Fighting it is exhausting. Trying to embrace it is soul destroying.
ACCEPTANCE! Where the hell is ACCEPTANCE! Think it ran away with HOPE!
Wishing you all a sense of acceptance and hope!
Cheers from a battered feeling Dools
Ahh Dools 🤗 warm hugs
You give so much to people and your humour just love it yet you struggle so much with physical and mental pain.
I really am sorry and wish for light in your life good lady
Leaving you a choccy bar 🍫 and a nice cup of tea, coffee or hot choccy.. just tell the cup what you want.
See you later hun 🌹
Hi Mrs D,
I haven't been able to help. I've been feeling the same as you. Tonight I started the ADHD meds and apart from feeling really weird... Good weird? Dunno yet. I feel like I can THINK! You mention forgetfulness a lot. It made me want to come find you.
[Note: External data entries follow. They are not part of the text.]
==> config.mk <==
export PLATFORM = sky130hd
export DESIGN_NAME = tag_lookup_lru
export DESIGN_NICKNAME = d
export VERILOG_FILES = /design/src/rtl/tag_lookup_lru.sv
export SDC_FILE = /design/constraint.sdc
export NUM_CORES = 1
export LEC_CHECK = 0
export CORE_MARGIN = 2
export CORE_UTILIZATION = 65
export CTS_BUF_LIST = sky130_fd_sc_hd__clkbuf_4 sky130_fd_sc_hd__clkbuf_8
export DETAILED_ROUTE_END_ITERATION = 6
export GPL_TIMING_DRIVEN = 0
export PLACE_DENSITY = 0.88
export SYNTH_ARGS = -nofsm -noshare
export SYNTH_HDL_FRONTEND = slang
export SYNTH_SLANG_ARGS = --single-unit
export TNS_END_PERCENT = 1
==> constraint.sdc <==
create_clock -name clk -period 17.65 [get_ports clk]
set_input_delay 3.53 -clock clk [delete_from_list [all_inputs] [get_ports clk]]
set_output_delay 3.53 -clock clk [all_outputs]
set_load 0.005 [all_outputs]
==> src/rtl/tag_lookup_lru.sv <==
module tag_lookup_lru #(
  parameter int WAYS = 4,
  parameter int SETS = 4,
  parameter int TAG_W = 6,
  parameter int AGE_W = 2,
  parameter int REQ_N = 2,
  parameter int BANK_W = 1,
  parameter int BANK_ID = 1,
  parameter bit WRITE_THROUGH = 1'b0,
  localparam int SET_W = $clog2(SETS),
  localparam int WAY_W = $clog2(WAYS),
  localparam int ADDR_W = TAG_W + SET_W + BANK_W
) (
  input  logic              clk,
  input  logic              rst_n,
  input  logic              req_valid,
  input  logic              req_replay,
  input  logic              req_write,
  input  logic [SET_W-1:0]  req_set,
  input  logic [TAG_W-1:0]  req_tag,
  input  logic [REQ_N-1:0]  req_who,
  input  logic              fill_valid,
  input  logic [SET_W-1:0]  fill_set,
  input  logic [WAY_W-1:0]  fill_way,
  input  logic [TAG_W-1:0]  fill_tag,
  output logic              rsp_valid,
  output logic [REQ_N-1:0]  rsp_who,
  output logic              mem_wr_valid,
  output logic [ADDR_W-1:0] mem_wr_addr,
  output logic              wb_valid,
  output logic [ADDR_W-1:0] wb_addr,
  output logic              miss_valid,
  output logic              miss_write,
  output logic [WAY_W-1:0]  miss_way,
  output logic [ADDR_W-1:0] miss_addr
);
  localparam logic [AGE_W-1:0] AGE_MAX = '1;
  localparam logic [BANK_W-1:0] BANK = BANK_W'(BANK_ID);

  logic [WAYS-1:0]  vld_q [SETS];
  logic [WAYS-1:0]  dty_q [SETS];
  logic [TAG_W-1:0] tag_q [SETS][WAYS];
  logic [AGE_W-1:0] age_q [SETS][WAYS];

  logic [AGE_W-1:0] age_nx [WAYS];
  logic [AGE_W-1:0] best;
  logic [WAYS-1:0]  match;
  logic             free;
  logic [WAY_W-1:0] vic;

  always_comb begin
    match = '0;
    free  = 1'b0;
    vic   = '0;
    best  = '0;
    for (int w = 0; w < WAYS; w++) begin
      age_nx[w] = age_q[req_set][w];
      if (vld_q[req_set][w]) begin
        if (tag_q[req_set][w] == req_tag) begin
          match[w]  = 1'b1;
          age_nx[w] = '0;
        end else if (age_q[req_set][w] != AGE_MAX) begin
          age_nx[w] = age_q[req_set][w] + 1'b1;
        end
      end
    end
    for (int w = WAYS - 1; w >= 0; w--)
      if (!vld_q[req_set][w]) begin
        free = 1'b1;
        vic  = WAY_W'(w);
      end
    if (!free)
      for (int w = 0; w < WAYS; w++)
        if (w == 0 || age_nx[w] > best) begin
          best = age_nx[w];
          vic  = WAY_W'(w);
        end
  end

  wire lookup = req_valid && !req_replay;
  wire hit    = lookup && (|match);
  wire miss   = lookup && !hit;
  wire wt_wr  = WRITE_THROUGH && req_write;

  assign rsp_valid    = req_valid && (req_replay || hit || (miss && wt_wr));
  assign rsp_who      = rsp_valid ? req_who : '0;
  assign mem_wr_valid = lookup && wt_wr;
  assign mem_wr_addr  = {req_tag, req_set, BANK};
  assign wb_valid     = miss && !WRITE_THROUGH && !free && dty_q[req_set][vic];
  assign wb_addr      = {tag_q[req_set][vic], req_set, BANK};
  assign miss_valid   = miss && !wt_wr;
  assign miss_write   = req_write;
  assign miss_way     = vic;
  assign miss_addr    = {req_tag, req_set, BANK};

  always_ff @(posedge clk) begin
    if (!rst_n) begin
      for (int s = 0; s < SETS; s++) begin
        vld_q[s] <= '0;
        dty_q[s] <= '0;
        for (int w = 0; w < WAYS; w++) age_q[s][w] <= '0;
      end
    end else begin
      if (lookup)
        for (int w = 0; w < WAYS; w++) begin
          age_q[req_set][w] <= age_nx[w];
          if (match[w] && req_write && !WRITE_THROUGH) dty_q[req_set][w] <= 1'b1;
        end
      if (fill_valid) begin
        vld_q[fill_set][fill_way] <= 1'b1;
        dty_q[fill_set][fill_way] <= 1'b0;
        age_q[fill_set][fill_way] <= '0;
      end
    end
  end

  always_ff @(posedge clk)
    if (rst_n && fill_valid) tag_q[fill_set][fill_way] <= fill_tag;

endmodule

; ---- Word-level counts from Yosys, hierarchy flattened
; Memories as Yosys holds them, arrays and structs flattened.
; Index checks and enable logic that the tools add are counted.
[word_totals]
n_memories = 4
output_inout_bits = 36
word_cells = 140
ff_bits = 0
mem_bits_rw = 160
[mem_list]
columns = memory, depth, width, read_ports, rd_ports_with_merged_regs, wr, line
row1 = tag_q, 4, 24, 1, 0, 1, 42  ; logic [TAG_W-1:0] tag_q [SETS][WAYS];
row2 = age_q, 4, 8, 1, 0, 4, 43  ; logic [AGE_W-1:0] age_q [SETS][WAYS];
row3 = dty_q, 4, 4, 1, 0, 4, 41  ; logic [WAYS-1:0] dty_q [SETS];
row4 = vld_q, 4, 4, 1, 0, 4, 40  ; logic [WAYS-1:0] vld_q [SETS];
[op_classes]
muxes = 90
n_lt_le_gt_ge = 9
addsub = 4
eq_ne = 8
bitwise = 2
n_reduce_logical = 23
[op_table]
columns = operator, n
row1 = 2-bit 2-to-1 mux, 31
row2 = 1-bit 2-to-1 mux, 39
row3 = 8-bit 2-to-1 mux, 4
row4 = 4-bit 2-to-1 mux, 7
row5 = 6-bit equality test, 4
row6 = 24-bit 2-to-1 mux, 1
row7 = 6-bit 2-to-1 mux, 3
row8 = 4-bit OR reduction, 4
row9 = 8-bit OR reduction, 2
row10 = 1-bit logical AND, 13
row11 = 6-bit binary-select mux with 2-bit select, 1
row12 = 6-bit demux with 2-bit select, 1
row13 = 2-bit by 1-bit adder with 2-bit output (second input constant), 4
row14 = 2-bit inequality test (second input constant), 4
row15 = 3-bit greater-or-equal comparator (second input constant), 2
row16 = 2-bit greater-than comparator, 3
row17 = 2-bit by 3-bit less-than comparator with 1-bit output (second input constant), 2
row18 = 2-bit NOT with 3-bit output, 2
row19 = 2-bit demux with 2-bit select, 1
row20 = 1-bit zero test, 3
row21 = 3-bit by 1-bit less-than comparator with 1-bit output (second input constant), 1
row22 = 1-bit binary-select mux with 2-bit select, 1
row23 = 1-bit demux with 2-bit select, 1
row24 = 2-bit by 1-bit greater-or-equal comparator with 1-bit output (second input constant), 1
row25 = 1-bit logical OR, 1

; ---- Depth between registers and ports, before layout
; An unclocked memory read counts as a cell.
[depth]
ltp_word = 19
depth_mapped = 27
depth_no_buf = 23

; ---- Least setup slack after synthesis
; OpenSTA, ideal clock, no wires.
[synth_timing]
path_type = input to output
startpoint = in req_set[0]
endpoint = out wb_addr[5]
cell_stages = 24
t_required_ns = 14.120
t_arrival_ns = 8.340
slack_ns = 5.780
path_buffers = 4
cell_sequence = buf_6 > buf_8 > mux4_2 > xor2_1 > or3_1 > buf_2 > o21ai_1 > ha_1 > nor2_1 > a2bb2oi_1 > mux2i_2 > ha_1 > nor2_1 > o22ai_1 > mux2_4 > ha_1 > nand2_1 > o21ai_0 > a41o_2 > buf_6 > mux2i_1 > a22oi_1 > nand3_1 > a311oi_1
[synth_between]
elab_chain_cells = 19
elab_cells_between_ends = 51
[synth_rtl]
columns = element, line
row1 = "start, declared", 19  ; input logic [SET_W-1:0] req_set,
row2 = memory read 4 x 8 bit, n/a
row3 = 2-bit by 1-bit adder with 2-bit output / 2-bit inequality test (equally long branches), "63, 62"
row4 = 2-bit 2-to-1 mux, 62  ; end else if (age_q[req_set][w] != AGE_MAX) begin
row5 = 2-bit 2-to-1 mux, 59  ; if (tag_q[req_set][w] == req_tag) begin
row6 = 2-bit 2-to-1 mux, 58  ; if (vld_q[req_set][w]) begin
row7 = 2-bit 2-to-1 mux, 72  ; if (!free)
row8 = 2-bit greater-than comparator, 74  ; if (w == 0 || age_nx[w] > best) begin
row9 = 2-bit 2-to-1 mux, 74
row10 = [... 2 more ...], n/a
row11 = 2-bit 2-to-1 mux, 74
row12 = 2-bit 2-to-1 mux, 72
row13 = 2-bit greater-than comparator, 74
row14 = 2-bit 2-to-1 mux, 74
row15 = 2-bit 2-to-1 mux, 72
row16 = 2-bit NOT with 3-bit output (implied by the code), 90  ; assign wb_addr = {tag_q[req_set][vic], req_set, BANK};
row17 = 6-bit binary-select mux with 2-bit select *, 90
row18 = 6-bit 2-to-1 mux (implied by the code) * (2 in a row), 90
row19 = "end, declared", 31  ; output logic [ADDR_W-1:0] wb_addr,
; Mark *: on every way between the ends. The rest lies on a longest branch, timed or not. The select of a mux whose other input is x is not followed.

; ---- Final worst setup path
; Same ends and word-level chain as after synthesis.

==> impl_metrics.tcl <==
set metrics [dict create \
    rsz0062_at_grt "no" \
    ctsHoldBuffers 0 \
    drtAntennaViolNets 0 \
    cts_buffer_depth 2 \
    wl_mm 20.80 \
    worstPathArrival_ns 10.72 \
    slew_viol_final 0 \
    dp_hpwl_mm 14.50 \
    core_sq_um 11960 \
    antenna_cells 0 \
    crit_top_cell "ha_1" \
    via_per_inst 6.654 \
    max_cap_violations 0 \
    peakVddDrop_mv 0.05673 \
    dr.pass1.iters 7 \
    cellPowerDensity_nw_per_um2 90.11 \
    antenna_found_initial 0 \
    die_h_microns 114.5 \
    grt_overflow 0 \
    syn_area_sq_um 7933 \
    worst_ep_required_time_ns 14.12 \
    cts-buffers-inserted 17 \
    final_cell_mix "edfxtp_1 (112), nor2_1 (66), clkdlybuf4s50_1 (50), dfxtp_1 (48), nand3_1 (40)" \
    tightest_slew_ns 1.183 \
    cts_sinks 160 \
    drt_iter0_markers 569 \
    clk_latency_ns 0.47 \
    finClkSkew_ns 0.009952 \
    path_class "input port to primary output" \
    path_clk_slew_ns 0.08 \
    final_cells 884 \
    startpoint_type "input port" \
    layout_commonest_cell "edfxtp_1" \
    h-tree-depth 4 \
    leakagePower_nw 3.245 \
    cp_slowest_stage_delay_ns 0.63 \
    period_minus_slack_ns 14.25 \
    critPathMaxFanout 10 \
    setup-violations-final 0 \
    drive_gt1_share_pct 16.42 \
    synth_top_cell_by_area "edfxtp_1" \
    die_x_microns 114.5 \
    violations "DRC" \
    dieArea_sq_um 13100 \
    gp_congestion 0.9117 \
    cts_tree "done" \
    vias 5882 \
    grt_pass1_wl_mm 32.38 \
    netlist.area_leader.share_pct 42.40 \
    syn_inst 653 \
    synthFlopType "edfxtp_1" \
    synth_edf_count 112 \
    fin_nets 758 \
    syn-mean-instance-area_sq_um 12.15 \
    worstHoldPathType "register to register" \
    cts_resized 0 \
    portBuffers 50 \
    synth_cell_types 62 \
    cts_setup_buffers 0 \
    grt_max_degree 17 \
    outcome "finished, violations left" \
    track_usage_pct 33.70 \
    hold_viol_final 0 \
    async_flop_share_pct 0 \
    max_freq_mhz 70.19 \
    slowest_stage "clkdlybuf4s50_1" \
    cts-root-buf "clkbuf_8" \
    grt_pass1_vias 6026 \
    endpoint_kind "primary output" \
    initial_utilization_pct 66.32 \
    yosys_warnings 0 \
    num_io_pins 62 \
    post-route-period-util_pct 80.72 \
    wl_per_cell_microns 23.53 \
    synth-seq-cells 160 \
    syn_to_final_growth_pct 14.09 \
    final.setup.tns_ns 0 \
    drc_errors 2 \
    place_inst 852 \
    worst_slew_margin_rel_pct 20.82 \
    power_mw 0.8155 \
    seq_area_frac_synth_pct 54.51 \
    rows 40 \
    synth_area_leaders "edfxtp_1 (42%), dfxtp_1 (12%), mux4_2 (7.9%)" \
]
logic make-up (layout without fill, tap and decap cells):
group | Yosys count | count (layout) | share of synthesized area [%]
other | 2 | 4 | 0.09467
AND/OR/NAND/NOR | 215 | 215 | 13.55
XOR/XNOR | 25 | 25 | 2.760
multiplexers | 67 | 67 | 14.04
AO/OA/AOI/OAI | 100 | 100 | 8.060
adder cells (fa/ha/maj) | 8 | 8 | 1.262
flip-flops | 160 | 160 | 54.51
buffers and inverters | 76 | 158 | 5.725
flip-flops by register name, indices dropped and copies added, names as in the netlist:
register and count:
dty_q 16, age_q 32, tag_q 96, vld_q 16
area by class of cell:
class	count	area, sq um
flip-flops and latches	160	4324
multi-input cells	419	3182
clock buffers	18	241.5
clock inverters	14	163.9
fillers	747	2912
inverters	12	45.04
repair buffers	50	500.5
well taps	147	183.9
plain buffers	64	409.1
critical path: cells and delay by family:
| family | cells | cell delay, ns |
|---|---|---|
| AND/OR/NAND/NOR | 5 | 0.72 |
| multiplexers | 4 | 1.30 |
| adder cells (fa/ha/maj) | 3 | 0.82 |
| AO/OA/AOI/OAI | 7 | 2.13 |
| XOR/XNOR | 1 | 0.15 |
| buffers and inverters | 6 | 2.05 |
synth_stat cells (9+ instances only):
master / number
a21oi_1: 22
clkbuf_1: 20
nand2b_1: 12
nand3_1: 40
nand2_1: 30
o21ai_0: 33
mux4_2: 28
nor2_1: 66
buf_2: 9
nor3_1: 15
o21a_1: 11
buf_4: 27
edfxtp_1: 112
nor2b_1: 23
xnor2_1: 17
inv_1: 10
mux2i_1: 30
dfxtp_1: 48
metal layers:
metal	vias up	wire length [microns]	global-route usage, %
li1	2526	-	-
met1	2812	7221	40.00
met2	453	10250	56.02
met3	91	2364	8.999
met4	0	969	18.62
met5	-	0	0
worst paths after layout:
path | from | to | slack [ns] | depth (start not counted)
worst max-delay path | req_set[0] | wb_addr[5] | 3.40 | 26
worst min-delay path | dty_q[3][1] | dty_q[3][1] | 0.49 | 2
worst max register to register | tag_q[1][10] | age_q[1][3] | 15.01 | 8
worst min register to register | dty_q[3][1] | dty_q[3][1] | 0.49 | 2
stage by stage:
step / hold slack [ns] / util [%] / setup WS (ns) / cell area, sq um
6_report: 0.4862 / 75.66 / 3.402 / 9050
5_1_grt: 0.5118 / 75.66 / 3.117 / 9050
4_1_cts: 0.4773 / 75.66 / 3.542 / 9050
3_5_place_dp: 0.4609 / 72.27 / 3.571 / 8645
3_3_place_gp: 0.4545 / 72.10 / 3.777 / 8625
2_1_floorplan: 0.4317 / - / 5.780 / 7940
report_power, final:
group	switching, mW	internal [mW]
Sequential	0.00222	0.407
Combinational	0.0705	0.0570
Clock	0.138	0.141
Total	0.210	0.605
No activity file was read; power rests on OpenSTA's default activity.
Then I saw you were on your last session. Right. Money. Gosh I hate money. If you check www.yourhealthinmind.org/find-a-psychiatrist you can do an advanced search and select bulk billed. Fingers and toes crossed there is something!
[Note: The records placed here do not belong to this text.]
$ cat src/rtl/hwp_pkg.sv
package hwp_pkg;
  typedef enum logic [1:0] {
    OP_BYTE  = 2'd0,
    OP_WORD  = 2'd1,
    OP_LONG  = 2'd2,
    OP_FLUSH = 2'd3
  } op_e;
endpackage

$ cat src/rtl/hwp_lane_map.sv
// Places command bytes on a double-width lane window starting at the current lane.
module hwp_lane_map
  import hwp_pkg::*;
#(
  parameter int LANES = 4,
  parameter int OFF_W = $clog2(LANES)
) (
  input  logic [8*LANES-1:0]  data_i,
  input  op_e                 op_i,
  input  logic [OFF_W-1:0]    off_i,
  output logic [16*LANES-1:0] data_o,
  output logic [2*LANES-1:0]  fill_o,
  output logic [OFF_W:0]      nbytes_o
);
  logic [LANES-1:0] base;

  always_comb begin
    unique case (op_i)
      OP_BYTE: begin base = LANES'(1); nbytes_o = (OFF_W+1)'(1); end
      OP_WORD: begin base = LANES'(3); nbytes_o = (OFF_W+1)'(2); end
      OP_LONG: begin base = '1;        nbytes_o = (OFF_W+1)'(LANES); end
      default: begin base = '0;        nbytes_o = '0; end
    endcase
  end

  assign fill_o = {{LANES{1'b0}}, base} << off_i;
  assign data_o = {{8*LANES{1'b0}}, data_i} << {off_i, 3'b000};

  // exactly the command's byte count is marked
  always_comb begin
    if (op_i != OP_FLUSH)
      p_fill_count_r2: assert ($countones(fill_o) == int'(nbytes_o));
  end
endmodule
I know Mary and I harp on about seeing a psychiatrist a lot but money wise it makes sense with the medicare safety net. You can get your meds and therapy in one too. I can't remember if you take meds. Sorry rude of me.
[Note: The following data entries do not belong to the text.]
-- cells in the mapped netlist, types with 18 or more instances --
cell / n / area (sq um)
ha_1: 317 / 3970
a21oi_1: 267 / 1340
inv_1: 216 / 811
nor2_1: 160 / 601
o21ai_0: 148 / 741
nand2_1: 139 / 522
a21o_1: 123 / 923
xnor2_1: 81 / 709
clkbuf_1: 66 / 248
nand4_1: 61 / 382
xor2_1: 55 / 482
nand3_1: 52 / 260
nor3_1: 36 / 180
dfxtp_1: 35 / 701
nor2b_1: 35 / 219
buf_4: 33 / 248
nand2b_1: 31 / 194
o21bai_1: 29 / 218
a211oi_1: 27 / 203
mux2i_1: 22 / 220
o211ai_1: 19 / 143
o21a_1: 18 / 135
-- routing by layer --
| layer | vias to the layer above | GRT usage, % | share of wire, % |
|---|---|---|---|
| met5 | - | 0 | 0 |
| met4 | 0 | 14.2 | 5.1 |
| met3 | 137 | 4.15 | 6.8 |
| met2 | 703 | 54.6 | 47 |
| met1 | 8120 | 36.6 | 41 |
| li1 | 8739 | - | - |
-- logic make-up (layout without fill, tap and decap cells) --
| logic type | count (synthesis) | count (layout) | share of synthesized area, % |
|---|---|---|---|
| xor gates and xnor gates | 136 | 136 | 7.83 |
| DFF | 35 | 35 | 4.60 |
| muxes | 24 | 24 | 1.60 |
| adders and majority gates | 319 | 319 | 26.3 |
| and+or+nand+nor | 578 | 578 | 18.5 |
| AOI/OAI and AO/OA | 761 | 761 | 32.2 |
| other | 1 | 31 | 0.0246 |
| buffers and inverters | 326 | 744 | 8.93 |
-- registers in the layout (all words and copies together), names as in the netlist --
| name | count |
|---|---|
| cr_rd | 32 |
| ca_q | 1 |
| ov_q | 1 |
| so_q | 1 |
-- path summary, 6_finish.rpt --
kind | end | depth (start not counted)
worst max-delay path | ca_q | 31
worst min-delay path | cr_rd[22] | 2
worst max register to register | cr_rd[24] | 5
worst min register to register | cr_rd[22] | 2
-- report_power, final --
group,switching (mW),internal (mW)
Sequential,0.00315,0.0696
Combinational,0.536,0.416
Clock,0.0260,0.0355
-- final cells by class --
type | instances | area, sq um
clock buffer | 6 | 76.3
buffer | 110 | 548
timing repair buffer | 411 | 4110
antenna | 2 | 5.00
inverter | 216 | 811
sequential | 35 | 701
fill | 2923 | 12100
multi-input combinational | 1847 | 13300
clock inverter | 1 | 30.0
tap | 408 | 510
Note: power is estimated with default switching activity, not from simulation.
Also I always forget there is always the helplines. The SCBS is very good. Mary told me a lot not to feel bad for ringing if I wasn't going to hurt myself. She said it is for anyone distressed. And they're really helpful Mrs D. Call them yeah? Or there is the CC counsellor. I don't know if it's just meant to be forum related but stuff it if you need help you need help. They can point you the right way.
And there is us. Ok I do understand the temptation to want to hold it all together and inspire others. But we're human Mrs D. Just people who give two hoots about others. I care about you ok. So weird floaty mood and all if you need to talk you know where to find me ok.
Hello dear Bev
I'm feeling for you. Sounds like a terrible place to be. There are so many things happening for you at the moment and they all seem insurmountable. But hey Bev, I know you and your tenacity. You've heaps of it.
Parents visits must be a little hmmmmm. Wish you all the best with that.
Study - hey, in the scheme of things, how important is it on a scale of 1 to 10? Not trying to trivilise it, but I know what study is like. It can be awful. Leave you feeling totally anxious, totally with no self esteem because thoughts go to uselessness or stupidity.
From what I know of you Bev, you are an intelligent, smart and wonderful human being who I'd really like to meet and get to know. You make my heart sing and dance. You're full of wonder that you share so easily with others.
How about pallaying with the depression. Gees, is that a word? Neither fighting or embracing it? Just giving it stern words, telling it to sit, behave itself, to give you space to rejuvenate yourself.
Oh my, I have gone on. Though sending you all the caring thoughts and hugs I can my dear Bev.
I read your thread but I never have anything wise to say besides you go girl, but I find myself so in awe of your determination not to let things get on top of you.
Stressed out and depressed, four words that express so much yet reveal so little of your pain and the struggle of others who are going through the same thing.
I just wanted to know I am here watching and learning and admiring your strength
Dear DB, Quirky, Pamela and All,
Thank you for your very kind words, I greatly appreciate them.
Unfortunately my study is tied up with my Government payments. If I don't stick to a schedule I can have my funding stopped! My employment lady checks each week to ensure I am meeting deadlines!
Yesterday I pushed myself too much to get as much done as possible. Mum and Dad will be here for a few days, today we are going to Michael's parents for the afternoon and evening, Thursday a whole new lot of study will be due to be started.
Yesterday I was a real mess. Fancy wanting to knock yourself off your perch due to study hassles! It is ridiculous I managed to get myself in such a state!
I have an appointment to see the Dr to request 4 more sessions with the psychologist I see. I have tried to find people who bulk bill, none in our region do so, I would have to drive to the city for that.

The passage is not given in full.